*Exercise aim*: Set out exactly every line of the entries below, starting at the line that holds "nand4_1 | 20 |" and stopping after the line that holds "## worst min path at each step".

*Input for this task*:

$ cat src/hdl/pba_pkg.sv
// ----------------------------------------------------------------------------
// pba_pkg
// Shared constants, types and helpers of the page bitmap allocator.
// ----------------------------------------------------------------------------
`default_nettype none

package pba_pkg;

  localparam int unsigned NUM_WORDS          = 32768;
  localparam int unsigned PAGE_SHIFT         = 12;
  localparam int unsigned LOW_RESERVED_PAGES = 256;

  localparam int unsigned WORD_AW        = $clog2(NUM_WORDS);
  localparam int unsigned PAGE_W         = WORD_AW + 5;
  localparam int unsigned TOTAL_PAGES    = NUM_WORDS * 32;
  localparam int unsigned PFN_W          = 64 - PAGE_SHIFT;
  localparam int unsigned LOW_FULL_WORDS = LOW_RESERVED_PAGES / 32;
  localparam int unsigned LOW_TAIL_BITS  = LOW_RESERVED_PAGES % 32;

  localparam logic [31:0] FREE_FLOOR      = 32'h0010_0000;
  localparam logic [31:0] MAP_MIN_BASE    = 32'h0100_0000;
  localparam logic [31:0] MAP_USABLE_TYPE = 32'd1;

  typedef enum logic [1:0] {
    CMD_ALLOC   = 2'd0,
    CMD_FREE    = 2'd1,
    CMD_RESERVE = 2'd2,
    CMD_MAP     = 2'd3
  } cmd_e;

  typedef enum logic [1:0] {
    ST_DONE    = 2'd0,
    ST_NOFREE  = 2'd1,
    ST_IGNORED = 2'd2
  } status_e;

  typedef enum logic [1:0] {
    WOP_FIND_SET  = 2'd0,
    WOP_CLEAR     = 2'd1,
    WOP_SET_RANGE = 2'd2
  } wop_e;

  typedef enum logic [2:0] {
    S_CLEAR  = 3'd0,
    S_IDLE   = 3'd1,
    S_DECODE = 3'd2,
    S_READ   = 3'd3,
    S_MODIFY = 3'd4,
    S_RESP   = 3'd5
  } state_e;

  typedef struct packed {
    wop_e       op;
    logic [4:0] bit_idx;
    logic [4:0] lo;
    logic [4:0] hi;
  } word_ctl_t;

  // Bitmap word as it stands after reset: low pages marked used.
  function automatic logic [31:0] reset_word(input logic [WORD_AW-1:0] w);
    logic [31:0] tail;
    tail = (32'd1 << 5'(LOW_TAIL_BITS)) - 32'd1;
    if (32'(w) < LOW_FULL_WORDS) begin
      return '1;
    end else if (32'(w) == LOW_FULL_WORDS) begin
      return tail;
    end else begin
      return '0;
    end
  endfunction

endpackage

`default_nettype wire

$ cat src/hdl/pba_word_unit.sv
// ----------------------------------------------------------------------------
// pba_word_unit
// Shared word modifier: first-free search and set, bit clear, range set.
// ----------------------------------------------------------------------------
`default_nettype none

module pba_word_unit (
  input  wire pba_pkg::word_ctl_t ctl_i,
  input  wire logic [31:0]        word_i,
  output logic      [31:0]        word_o,
  output logic                    found_o,
  output logic      [4:0]         found_bit_o
);
  import pba_pkg::*;

  logic [31:0] range_mask;

  // Lowest clear bit wins.
  always_comb begin
    found_o     = 1'b0;
    found_bit_o = '0;
    for (int i = 31; i >= 0; i--) begin
      if (!word_i[i]) begin
        found_o     = 1'b1;
        found_bit_o = 5'(i);
      end
    end
  end

  assign range_mask = ({32{1'b1}} << ctl_i.lo) & ({32{1'b1}} >> (5'd31 - ctl_i.hi));

  always_comb begin
    case (ctl_i.op)
      WOP_FIND_SET:  word_o = word_i | (32'(found_o) << found_bit_o);
      WOP_CLEAR:     word_o = word_i & ~(32'd1 << ctl_i.bit_idx);
      WOP_SET_RANGE: word_o = word_i | range_mask;
      default:       word_o = word_i;
    endcase
  end

endmodule

`default_nettype wire

$ cat config.mk
export PLATFORM = sky130hd
export DESIGN_NAME = pba_word_unit
export DESIGN_NICKNAME = d
export VERILOG_FILES = /design/src/hdl/pba_pkg.sv /design/src/hdl/pba_word_unit.sv
export SDC_FILE = /design/constraint.sdc
export NUM_CORES = 1
export LEC_CHECK = 0
export BUFFER_PORTS_ARGS = -buffer_cell sky130_fd_sc_hd__buf_4
export CAP_MARGIN = 20
export CORE_ASPECT_RATIO = 0.9
export CORE_MARGIN = 3
export CORE_UTILIZATION = 44
export DETAILED_ROUTE_END_ITERATION = 10
export MAX_ROUTING_LAYER = met4
export PLACE_DENSITY = 0.85
export SYNTH_ARGS = -nofsm -noshare
export SYNTH_HDL_FRONTEND = slang
export SYNTH_SLANG_ARGS = --single-unit
$ cat constraint.sdc
create_clock -name vclk -period 2.2
set_input_delay 0.11 -clock vclk [all_inputs]
set_output_delay 0.11 -clock vclk [all_outputs]
set_load 0.02 [all_outputs]
==> impl_metrics.ini <==
[floorplan]
die_w_um = 73.9
die_h_um = 67.1
die-area_sq_um = 4950
coreArea_sq_um = 3860
ios = 87
rows = 21
start_util_pct = 47.2

[layout]
final_common_cell = buf_4
drive_above_1_share_pct = 26.0
seq_cells = 0
fill_cells = 388
multi_input_comb_area_sq_um = 1730
most-common-layout-cells = buf_4, o21ai_0, nand2_1
seq_area_sq_um = 0
synthToLayoutAreaGrowth_pct = 40.2
antenna_cells = 0
finalNetCount = 462
clkbuf_count = 0

[timing]
rsz0062_at_grt = no
hold_violations = 0
slew_violations = 0
setup-tns-final_ns = 0
post-route-period-util_pct = 94.5
fin_ws_ns = 0.121
fmax_ghz = 0.481
finalSetupViolCount = 0
period_minus_slack_ns = 2.08
worstMarginPinSlew_ns = 0.551
maxSlewHeadroom_pct = 63.0

[global_route]
grt_max_degree = 20
grt-ovfl-total = 0
grt.total_usage_pct = 36.5
grt_pass1_vias = 2698
grt_antenna_before_repair = 0
grt_pass1_wl_mm = 13.9

[synth]
syn-instance-count = 330
synth_cell_types = 42
synth_area_leaders = o21ai_0, a21oi_1, nand2_1
synth_fp_nets = 379
netlist.area_leader.share_pct = 13.2
syn_area_sq_um = 1820
synth_warnings = 0
yosys.area.top_type = o21ai_0
seq_area_frac_synth_pct = 0
synth_area_per_cell_sq_um = 5.52

[pwr]
p_sw_w = 0.000338
p_comb_share_pct = 100.0
power.density_nw_per_um2 = 218
power_frac_seq_pct = 0
switching_share_pct = 60.7
p_clk_share_pct = 0
p_leak_nw = 1.11
ir_worst_vdd_mv = 0.127
internal_power_w = 0.000218

[place]
post-place-ws_ns = 0.0624
dpl.hpwl_mm = 7.37
io_buffers = 87
routabilityCongestion = 1.05

[detailed_routing]
drc = 0
first_pass_iters = 7
drt_wl_total_mm = 9.19
vias_per_cell = 6.98
drt_iter0_markers = 697
wl_per_cell_um = 20.1
num_vias = 3188
ant_nets = 0

[worst_setup_path]
crit_path_start = word_i[6]
critPathSlowestCell = nor3_1
max_stage_delay_ns = 0.51
cp_top_family = simple AND/OR/NAND/NOR gates
crit_path_end = word_o[19]
crit_path_end_kind = output pin
worstPathRequired_ns = 2.09
path_buf_inv = 2
crit_type = in -> out
critPathMaxFanout = 6
cp.depth = 8
worstPathArrival_ns = 1.97
start_kind = primary input
crit_chain = buf_4 -> nand4_1 -> or2_1 -> nand2b_1 -> nor3_1 -> nand4_1 -> a22oi_1 -> buf_4

[flow_run]
cap_violations = 0

[clock_tree]
cts_hold_buffers = 0

[outcome]
status = finished clean

[hold_path]
min_path_cells = 4
hp-class = in -> out
## power by group through the flow
stage	combinational (W)	clock, W	sequential (W)
CTS	0.000539	0	0
global placement	0.000534	0	0
detailed placement	0.000536	0	0
floorplan	0.000277	0	0
finish	0.000556	0	0
global route	0.000589	0	0
## tightest hold or removal path: cells and delay by family
kind / cells / cell delay (ns)
buf+inv: 2 / 0.26
compound gates: 2 / 0.16
## synthesized netlist by cell type, types with 2 or more instances
| cell type | count |
|---|---|
| a211oi_1 | 3 |
| or3_1 | 2 |
| a211o_1 | 2 |
| o21a_1 | 6 |
| nand4_1 | 20 |
| a31o_1 | 2 |
| a311oi_1 | 2 |
| nand3_1 | 11 |
| inv_2 | 2 |
| o31ai_1 | 2 |
| o21ai_0 | 48 |
| and4_1 | 2 |
| or4b_4 | 2 |
| nor2_1 | 27 |
| o2111ai_1 | 2 |
| nand2_1 | 42 |
| a21o_1 | 15 |
| and3_1 | 3 |
| a31oi_1 | 12 |
| clkbuf_1 | 16 |
| nand2b_1 | 8 |
| o21ai_1 | 11 |
| a22oi_1 | 15 |
| inv_1 | 7 |
| o21bai_1 | 2 |
| nor2b_1 | 8 |
| a21oi_1 | 38 |
| nor3_1 | 6 |
## worst min path at each step
stage | slack (ns) | end | start
finish | 0.65 | word_o[8] | word_i[8]
global route | 0.68 | word_o[5] | word_i[5]
CTS | 0.64 | word_o[8] | word_i[8]
detailed placement | 0.64 | word_o[8] | word_i[8]
global placement | 0.65 | word_o[25] | word_i[25]
floorplan | 0.35 | found_bit_o[0] | word_i[0]
## what timing repair did
item / in CTS / in global routing
setup buffers: 0 / 0
resized for setup: 0 / 1
endpoints found under the setup margin: 0 / 5
## final cells by class
cell class	instances	area share, %
inverters	9	1.32
well taps	46	2.25
repair buffers	98	28.8
multi-input cells	304	67.6
## cell families (layout without fill, tap and decap cells)
logic type / after synthesis / count (layout) / synth area share, %
AND/OR/NAND/NOR: 136 / 136 / 38.0
AO/OA/AOI/OAI: 168 / 168 / 56.6
buffers and inverters: 26 / 107 / 5.42
## per-layer routing
metal / vias to the layer above / global-route usage [%] / part of all wire [%]
li1: 1437 / - / -
met1: 1407 / 50.2 / 39
met2: 312 / 55.1 / 42
met3: 32 / 4.68 / 14
met4: 0 / 11.3 / 3.9
met5: - / - / 0
## stage by stage
| step | instances | utilization (%) | area, sq um | total power, W | hold slack [ns] |
|---|---|---|---|---|---|
| detailed placement | 457 | 66.1 | 2550 | 0.000536 | 0.638 |
| global placement | 457 | 66.1 | 2550 | 0.000534 | 0.652 |
| global route | 457 | 66.1 | 2550 | 0.000589 | 0.677 |
| floorplan | 330 | - | 1820 | 0.000277 | 0.350 |
| CTS | 457 | 66.1 | 2550 | 0.000539 | 0.639 |
| finish | 457 | 66.1 | 2550 | 0.000556 | 0.645 |
Power figures use the tool's default switching activity.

*Expected answer*:
| nand4_1 | 20 |
| a31o_1 | 2 |
| a311oi_1 | 2 |
| nand3_1 | 11 |
| inv_2 | 2 |
| o31ai_1 | 2 |
| o21ai_0 | 48 |
| and4_1 | 2 |
| or4b_4 | 2 |
| nor2_1 | 27 |
| o2111ai_1 | 2 |
| nand2_1 | 42 |
| a21o_1 | 15 |
| and3_1 | 3 |
| a31oi_1 | 12 |
| clkbuf_1 | 16 |
| nand2b_1 | 8 |
| o21ai_1 | 11 |
| a22oi_1 | 15 |
| inv_1 | 7 |
| o21bai_1 | 2 |
| nor2b_1 | 8 |
| a21oi_1 | 38 |
| nor3_1 | 6 |
## worst min path at each step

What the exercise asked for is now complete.